おにぎり1個に求められる役割が「軽食」から「一食の成立」へ広がり、商品設計の前提が変わってきた可能性があります。物価上昇を受けて、これまでおにぎりを2個購入していた層が、1つで満足できる大きいおにぎりをコスパを意識して購入していることも想定されるとのことです。
低価格帯おにぎりの急成長
コメや海苔をはじめとする原材料の高騰を受け、定番商品の値上がりが進む一方で、消費者の懐事情に合わせて低価格帯おにぎりのメニューが増加しています。
ローソンでは海苔を使わない低価格ラインの拡充にくわえ、だしを用いて海苔がなくても先味や満足感を高めようと工夫しただしおにぎりシリーズを提供しているとのことです。

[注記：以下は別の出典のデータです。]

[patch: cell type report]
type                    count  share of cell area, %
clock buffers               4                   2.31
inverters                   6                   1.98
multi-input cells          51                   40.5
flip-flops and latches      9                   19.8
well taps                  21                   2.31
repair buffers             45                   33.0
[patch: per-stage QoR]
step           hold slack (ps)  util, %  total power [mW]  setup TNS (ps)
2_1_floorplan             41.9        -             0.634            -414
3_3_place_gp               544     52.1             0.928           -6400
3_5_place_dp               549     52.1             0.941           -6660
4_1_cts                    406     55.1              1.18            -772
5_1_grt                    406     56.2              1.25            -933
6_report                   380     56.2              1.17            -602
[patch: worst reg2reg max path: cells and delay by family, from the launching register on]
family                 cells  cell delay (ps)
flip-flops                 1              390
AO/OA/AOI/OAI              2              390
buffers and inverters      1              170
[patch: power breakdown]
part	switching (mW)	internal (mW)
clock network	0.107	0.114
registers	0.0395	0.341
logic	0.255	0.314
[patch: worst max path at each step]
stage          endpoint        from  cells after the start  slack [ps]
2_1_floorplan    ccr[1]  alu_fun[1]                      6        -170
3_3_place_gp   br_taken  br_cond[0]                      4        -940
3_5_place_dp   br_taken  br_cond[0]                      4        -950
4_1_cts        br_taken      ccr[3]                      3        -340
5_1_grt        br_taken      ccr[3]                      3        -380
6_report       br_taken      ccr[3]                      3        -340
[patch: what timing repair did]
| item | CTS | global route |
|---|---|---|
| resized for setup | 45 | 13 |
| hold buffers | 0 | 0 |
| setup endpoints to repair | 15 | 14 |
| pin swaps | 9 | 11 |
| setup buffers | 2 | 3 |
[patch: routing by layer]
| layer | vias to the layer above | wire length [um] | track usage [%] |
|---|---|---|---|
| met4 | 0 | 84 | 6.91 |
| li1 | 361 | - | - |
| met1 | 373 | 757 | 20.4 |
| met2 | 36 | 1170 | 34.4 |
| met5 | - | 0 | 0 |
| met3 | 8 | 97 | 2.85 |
File: config.mk
export PLATFORM = sky130hd
export DESIGN_NAME = io_led_bank
export DESIGN_NICKNAME = d
export VERILOG_FILES = /design/src/rtl/io_led_bank.sv
export SDC_FILE = /design/constraint.sdc
export NUM_CORES = 1
export LEC_CHECK = 0
export ABC_AREA = 1
export ABC_CLOCK_PERIOD_IN_PS = 2700
export BUFFER_PORTS_ARGS = -buffer_cell sky130_fd_sc_hd__buf_2
export CORE_AREA = 2 2 189 145
export DETAILED_ROUTE_END_ITERATION = 6
export DIE_AREA = 0 0 191 147
export HOLD_SLACK_MARGIN = 0.08
export SETUP_SLACK_MARGIN = 0.02
export SYNTH_ARGS = -nofsm -noshare
export SYNTH_HDL_FRONTEND = slang
export SYNTH_SLANG_ARGS = --single-unit
export TNS_END_PERCENT = 100
File: constraint.sdc
create_clock -name clk -period 2.7 [get_ports clk]
set_input_delay 0.54 -clock clk [delete_from_list [all_inputs] [get_ports clk]]
set_output_delay 0.54 -clock clk [all_outputs]
set_load 0.02 [all_outputs]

ミニストップでは具材を混ぜ込んだ低価格帯の108円おにぎり(税抜き)シリーズが人気を集めており、噛み応えのある大麦を混ぜ込み満足感を高める商品投入を継続しています。
ファミリーマートやセブン-イレブンも海苔を使わず、ご飯に具材を混ぜ込むタイプの商品ラインアップを強化しており、これらが低価格帯として支持を集めています。セブン-イレブンではランキング3位に海苔なしの「わかめ御飯おむすび(三陸産わかめ使用)」(149.04円)が入るなど、新しい低価格帯おにぎりとして海苔を使わない混ぜ込みおにぎりが台頭しているとのことです。
冷凍おにぎりが流通設計を変える
ローソンは食品ロス削減と物流効率化によるCO2削減を目指し、冷凍おにぎりの販売を全国47都道府県に拡大しました。これは結果的にコスト削減にもつながるため、低価格帯おにぎりの文脈として位置づけられるものとなっています。
ローソンに続いて、調査対象期間外ですがファミリーマートも2026年1月から冷凍おむすびの販売を開始しているとのことです。
定番の強さが景気局面をまたいで維持される背景
ツナマヨ、鮭、昆布は、原材料価格や物流費の上昇といった外部環境が変化しても、なお上位を占めています。おにぎり協会では、これらが「失敗しにくい味」ではなく、生活者が忙しい日常の中で「短時間で満足が得られる選択」として機能している点に注目しているとのことです。
また、セブン-イレブンによると大阪・関西万博の会場内店舗(西ゲート店)のおにぎりは、全国のセブン-イレブンの中でも販売数がトップとなり、訪日外国人をくわえた多様な来店客に「手に取りやすい選択肢」として受け入れられた可能性があるということです。

調査概要
- 調査名:おにぎり調査2025
- 対象期間:2025年1月~12月
- 調査方法:おにぎり協会による質問票調査(各社の回答可能範囲に基づく)
- 対象:主要コンビニエンスストア各社
参考情報
前年公表の「コンビニおにぎり人気調査2024」では、原材料高騰下で「コスパ」と「ボリューム」が同時に求められ、結果として「両極化」が進む状況が整理されました。今回の2025年実績では、その「両極化」が一過性ではなく、通年ラインアップ(定番)や販売戦略の中に組み込まれ始めたことが、各社回答からより具体的に見えてきているとのことです。